* _WORK ORDER_:
Repeat the lines from the line with "H at 218 µm" to the line with "Capture Type: register" in the listing below, keeping both end lines and adding nothing.

* _DATASET EXCERPTS_:
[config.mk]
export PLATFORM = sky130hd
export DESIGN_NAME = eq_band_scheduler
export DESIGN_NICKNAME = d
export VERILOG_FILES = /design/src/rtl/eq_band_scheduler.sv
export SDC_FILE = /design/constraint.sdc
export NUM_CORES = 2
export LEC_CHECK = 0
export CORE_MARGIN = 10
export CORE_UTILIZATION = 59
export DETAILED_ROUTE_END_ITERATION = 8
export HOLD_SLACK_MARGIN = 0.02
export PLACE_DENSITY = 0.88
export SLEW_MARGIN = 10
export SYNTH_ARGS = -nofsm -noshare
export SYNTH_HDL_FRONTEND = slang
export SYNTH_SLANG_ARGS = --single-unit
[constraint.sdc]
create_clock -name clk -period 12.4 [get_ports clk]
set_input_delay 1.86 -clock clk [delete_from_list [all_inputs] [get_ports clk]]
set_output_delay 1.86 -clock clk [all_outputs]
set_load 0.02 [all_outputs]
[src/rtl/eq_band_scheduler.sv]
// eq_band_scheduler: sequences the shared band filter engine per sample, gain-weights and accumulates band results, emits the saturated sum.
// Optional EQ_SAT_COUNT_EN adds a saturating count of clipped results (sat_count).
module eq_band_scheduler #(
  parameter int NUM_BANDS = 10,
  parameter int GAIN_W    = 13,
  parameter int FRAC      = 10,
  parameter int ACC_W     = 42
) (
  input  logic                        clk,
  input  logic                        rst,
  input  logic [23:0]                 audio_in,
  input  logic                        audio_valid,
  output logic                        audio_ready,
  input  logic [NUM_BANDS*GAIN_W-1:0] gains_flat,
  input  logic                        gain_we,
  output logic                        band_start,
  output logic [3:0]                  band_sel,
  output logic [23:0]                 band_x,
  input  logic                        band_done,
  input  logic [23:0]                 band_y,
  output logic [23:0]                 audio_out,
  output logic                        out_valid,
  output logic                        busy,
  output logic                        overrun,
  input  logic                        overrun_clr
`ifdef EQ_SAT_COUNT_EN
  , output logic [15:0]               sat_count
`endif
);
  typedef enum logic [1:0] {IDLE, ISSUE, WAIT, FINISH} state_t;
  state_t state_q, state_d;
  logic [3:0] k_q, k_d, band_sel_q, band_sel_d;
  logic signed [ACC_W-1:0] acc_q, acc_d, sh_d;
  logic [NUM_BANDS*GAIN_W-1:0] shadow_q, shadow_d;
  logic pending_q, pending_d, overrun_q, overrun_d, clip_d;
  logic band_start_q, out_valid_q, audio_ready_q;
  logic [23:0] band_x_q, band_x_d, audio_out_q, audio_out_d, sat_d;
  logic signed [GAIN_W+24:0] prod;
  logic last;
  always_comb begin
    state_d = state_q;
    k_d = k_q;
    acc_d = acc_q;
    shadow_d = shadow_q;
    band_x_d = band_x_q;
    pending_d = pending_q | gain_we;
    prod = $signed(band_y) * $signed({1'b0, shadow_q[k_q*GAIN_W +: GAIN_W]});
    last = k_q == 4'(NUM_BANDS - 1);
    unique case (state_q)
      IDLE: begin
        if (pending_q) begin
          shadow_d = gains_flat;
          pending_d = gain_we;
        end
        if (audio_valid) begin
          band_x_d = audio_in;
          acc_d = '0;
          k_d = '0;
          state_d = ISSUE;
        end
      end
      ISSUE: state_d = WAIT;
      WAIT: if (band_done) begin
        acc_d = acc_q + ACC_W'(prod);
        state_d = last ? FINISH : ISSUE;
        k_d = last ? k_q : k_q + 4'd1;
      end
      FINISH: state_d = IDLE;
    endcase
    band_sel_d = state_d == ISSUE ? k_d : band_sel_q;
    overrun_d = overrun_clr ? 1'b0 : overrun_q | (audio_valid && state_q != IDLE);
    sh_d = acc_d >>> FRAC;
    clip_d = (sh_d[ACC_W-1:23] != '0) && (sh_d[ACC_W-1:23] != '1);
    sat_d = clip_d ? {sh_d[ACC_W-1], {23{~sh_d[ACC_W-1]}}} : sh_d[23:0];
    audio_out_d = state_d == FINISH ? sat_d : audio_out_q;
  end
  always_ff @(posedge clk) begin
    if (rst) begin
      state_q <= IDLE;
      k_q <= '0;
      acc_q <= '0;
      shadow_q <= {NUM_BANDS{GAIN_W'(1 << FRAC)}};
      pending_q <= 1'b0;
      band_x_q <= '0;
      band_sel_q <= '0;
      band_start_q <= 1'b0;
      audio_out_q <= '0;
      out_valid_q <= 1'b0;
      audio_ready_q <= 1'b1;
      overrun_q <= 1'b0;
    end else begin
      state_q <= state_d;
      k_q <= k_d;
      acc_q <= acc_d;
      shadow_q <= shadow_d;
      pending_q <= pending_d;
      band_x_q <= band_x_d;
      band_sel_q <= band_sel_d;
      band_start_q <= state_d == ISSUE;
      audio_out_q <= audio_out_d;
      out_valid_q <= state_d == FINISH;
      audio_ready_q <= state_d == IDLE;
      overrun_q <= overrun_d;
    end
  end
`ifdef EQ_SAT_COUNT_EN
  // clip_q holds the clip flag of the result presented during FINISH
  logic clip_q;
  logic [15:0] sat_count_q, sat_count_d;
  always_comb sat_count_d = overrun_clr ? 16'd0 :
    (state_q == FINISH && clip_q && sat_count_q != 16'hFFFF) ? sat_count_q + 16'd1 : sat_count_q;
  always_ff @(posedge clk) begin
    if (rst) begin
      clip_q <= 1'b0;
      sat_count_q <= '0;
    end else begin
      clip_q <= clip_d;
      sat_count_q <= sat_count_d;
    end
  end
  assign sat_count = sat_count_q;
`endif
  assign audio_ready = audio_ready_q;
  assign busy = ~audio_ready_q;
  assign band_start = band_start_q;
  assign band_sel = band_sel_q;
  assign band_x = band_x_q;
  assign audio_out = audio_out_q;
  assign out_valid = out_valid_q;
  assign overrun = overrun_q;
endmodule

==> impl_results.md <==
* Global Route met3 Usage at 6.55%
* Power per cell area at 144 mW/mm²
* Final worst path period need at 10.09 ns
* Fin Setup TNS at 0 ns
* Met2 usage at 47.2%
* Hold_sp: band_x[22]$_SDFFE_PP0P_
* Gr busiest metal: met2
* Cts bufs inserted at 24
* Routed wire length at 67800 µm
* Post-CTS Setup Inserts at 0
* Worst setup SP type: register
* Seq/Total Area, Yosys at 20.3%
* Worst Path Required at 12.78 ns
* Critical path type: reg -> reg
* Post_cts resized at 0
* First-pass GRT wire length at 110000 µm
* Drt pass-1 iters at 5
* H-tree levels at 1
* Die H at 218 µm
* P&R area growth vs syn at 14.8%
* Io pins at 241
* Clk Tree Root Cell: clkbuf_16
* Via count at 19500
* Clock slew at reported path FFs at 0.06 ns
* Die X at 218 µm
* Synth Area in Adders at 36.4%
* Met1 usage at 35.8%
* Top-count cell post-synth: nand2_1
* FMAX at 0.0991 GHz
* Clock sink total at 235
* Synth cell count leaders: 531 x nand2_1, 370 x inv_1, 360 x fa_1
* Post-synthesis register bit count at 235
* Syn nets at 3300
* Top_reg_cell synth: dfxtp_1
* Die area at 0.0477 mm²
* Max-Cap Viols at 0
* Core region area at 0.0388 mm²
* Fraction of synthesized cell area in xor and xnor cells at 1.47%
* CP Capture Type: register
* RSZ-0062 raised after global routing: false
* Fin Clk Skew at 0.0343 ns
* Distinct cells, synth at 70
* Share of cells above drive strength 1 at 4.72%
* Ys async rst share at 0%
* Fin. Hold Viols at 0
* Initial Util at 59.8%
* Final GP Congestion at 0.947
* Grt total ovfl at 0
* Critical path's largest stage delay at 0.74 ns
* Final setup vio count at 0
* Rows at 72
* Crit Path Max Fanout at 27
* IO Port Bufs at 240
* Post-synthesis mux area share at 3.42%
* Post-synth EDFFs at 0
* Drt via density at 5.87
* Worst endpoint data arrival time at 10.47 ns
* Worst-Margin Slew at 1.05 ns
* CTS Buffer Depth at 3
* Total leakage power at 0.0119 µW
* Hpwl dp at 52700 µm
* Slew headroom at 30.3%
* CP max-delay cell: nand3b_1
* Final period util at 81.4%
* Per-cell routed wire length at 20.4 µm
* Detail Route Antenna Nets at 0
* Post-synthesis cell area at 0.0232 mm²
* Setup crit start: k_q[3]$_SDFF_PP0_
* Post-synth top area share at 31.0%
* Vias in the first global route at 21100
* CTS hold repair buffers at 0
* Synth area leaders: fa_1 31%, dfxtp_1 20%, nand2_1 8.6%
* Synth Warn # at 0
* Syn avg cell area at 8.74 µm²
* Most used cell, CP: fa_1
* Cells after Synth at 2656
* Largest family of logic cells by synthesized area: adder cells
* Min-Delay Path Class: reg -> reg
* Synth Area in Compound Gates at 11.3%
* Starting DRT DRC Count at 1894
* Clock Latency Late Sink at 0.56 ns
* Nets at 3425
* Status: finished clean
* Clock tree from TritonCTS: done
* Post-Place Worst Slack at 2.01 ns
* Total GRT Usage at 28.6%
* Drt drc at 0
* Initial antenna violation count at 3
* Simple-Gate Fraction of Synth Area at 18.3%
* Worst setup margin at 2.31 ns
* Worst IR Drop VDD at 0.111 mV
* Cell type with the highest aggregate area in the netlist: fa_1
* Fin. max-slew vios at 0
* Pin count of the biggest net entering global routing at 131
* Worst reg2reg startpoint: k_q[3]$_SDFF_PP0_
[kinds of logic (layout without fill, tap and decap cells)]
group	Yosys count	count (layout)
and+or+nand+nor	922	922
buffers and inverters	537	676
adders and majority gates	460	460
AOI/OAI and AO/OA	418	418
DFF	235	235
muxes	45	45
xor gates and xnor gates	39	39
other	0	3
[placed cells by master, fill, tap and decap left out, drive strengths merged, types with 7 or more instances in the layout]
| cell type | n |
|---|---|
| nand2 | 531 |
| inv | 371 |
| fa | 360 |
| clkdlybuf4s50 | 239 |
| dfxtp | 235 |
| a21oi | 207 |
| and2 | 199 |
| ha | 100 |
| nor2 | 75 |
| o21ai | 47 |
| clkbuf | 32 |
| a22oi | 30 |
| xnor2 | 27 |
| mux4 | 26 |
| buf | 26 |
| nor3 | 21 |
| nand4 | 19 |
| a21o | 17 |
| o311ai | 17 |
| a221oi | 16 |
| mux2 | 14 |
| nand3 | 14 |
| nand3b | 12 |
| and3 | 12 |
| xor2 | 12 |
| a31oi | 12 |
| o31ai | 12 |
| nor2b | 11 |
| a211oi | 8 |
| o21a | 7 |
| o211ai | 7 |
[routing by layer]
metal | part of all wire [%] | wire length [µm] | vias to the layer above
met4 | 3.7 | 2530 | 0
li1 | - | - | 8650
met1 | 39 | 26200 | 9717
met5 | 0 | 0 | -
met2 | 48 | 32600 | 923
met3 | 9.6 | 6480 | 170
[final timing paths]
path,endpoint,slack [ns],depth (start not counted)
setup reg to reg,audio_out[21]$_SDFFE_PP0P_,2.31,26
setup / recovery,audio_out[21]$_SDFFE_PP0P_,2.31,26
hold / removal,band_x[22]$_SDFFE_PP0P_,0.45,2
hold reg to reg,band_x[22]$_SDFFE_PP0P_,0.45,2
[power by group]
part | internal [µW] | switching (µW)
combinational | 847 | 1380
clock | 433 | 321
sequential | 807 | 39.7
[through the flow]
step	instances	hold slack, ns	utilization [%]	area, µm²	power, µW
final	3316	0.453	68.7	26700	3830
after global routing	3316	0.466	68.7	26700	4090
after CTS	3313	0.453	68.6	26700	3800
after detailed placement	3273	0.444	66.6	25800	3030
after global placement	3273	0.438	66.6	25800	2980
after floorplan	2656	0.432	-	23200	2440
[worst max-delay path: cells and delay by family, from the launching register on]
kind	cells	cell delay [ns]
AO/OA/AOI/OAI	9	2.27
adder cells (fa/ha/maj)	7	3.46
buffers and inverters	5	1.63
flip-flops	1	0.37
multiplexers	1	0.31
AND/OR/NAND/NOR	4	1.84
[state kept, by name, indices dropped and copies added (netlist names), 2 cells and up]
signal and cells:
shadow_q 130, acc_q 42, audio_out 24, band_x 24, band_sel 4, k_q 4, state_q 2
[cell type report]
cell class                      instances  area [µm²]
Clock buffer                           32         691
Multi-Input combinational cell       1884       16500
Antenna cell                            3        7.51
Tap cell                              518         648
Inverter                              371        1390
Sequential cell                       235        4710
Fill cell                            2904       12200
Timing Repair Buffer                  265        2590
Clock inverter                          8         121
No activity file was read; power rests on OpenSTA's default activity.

* _RESULT OF THE TASK_:
* Die H at 218 µm
* P&R area growth vs syn at 14.8%
* Io pins at 241
* Clk Tree Root Cell: clkbuf_16
* Via count at 19500
* Clock slew at reported path FFs at 0.06 ns
* Die X at 218 µm
* Synth Area in Adders at 36.4%
* Met1 usage at 35.8%
* Top-count cell post-synth: nand2_1
* FMAX at 0.0991 GHz
* Clock sink total at 235
* Synth cell count leaders: 531 x nand2_1, 370 x inv_1, 360 x fa_1
* Post-synthesis register bit count at 235
* Syn nets at 3300
* Top_reg_cell synth: dfxtp_1
* Die area at 0.0477 mm²
* Max-Cap Viols at 0
* Core region area at 0.0388 mm²
* Fraction of synthesized cell area in xor and xnor cells at 1.47%
* CP Capture Type: register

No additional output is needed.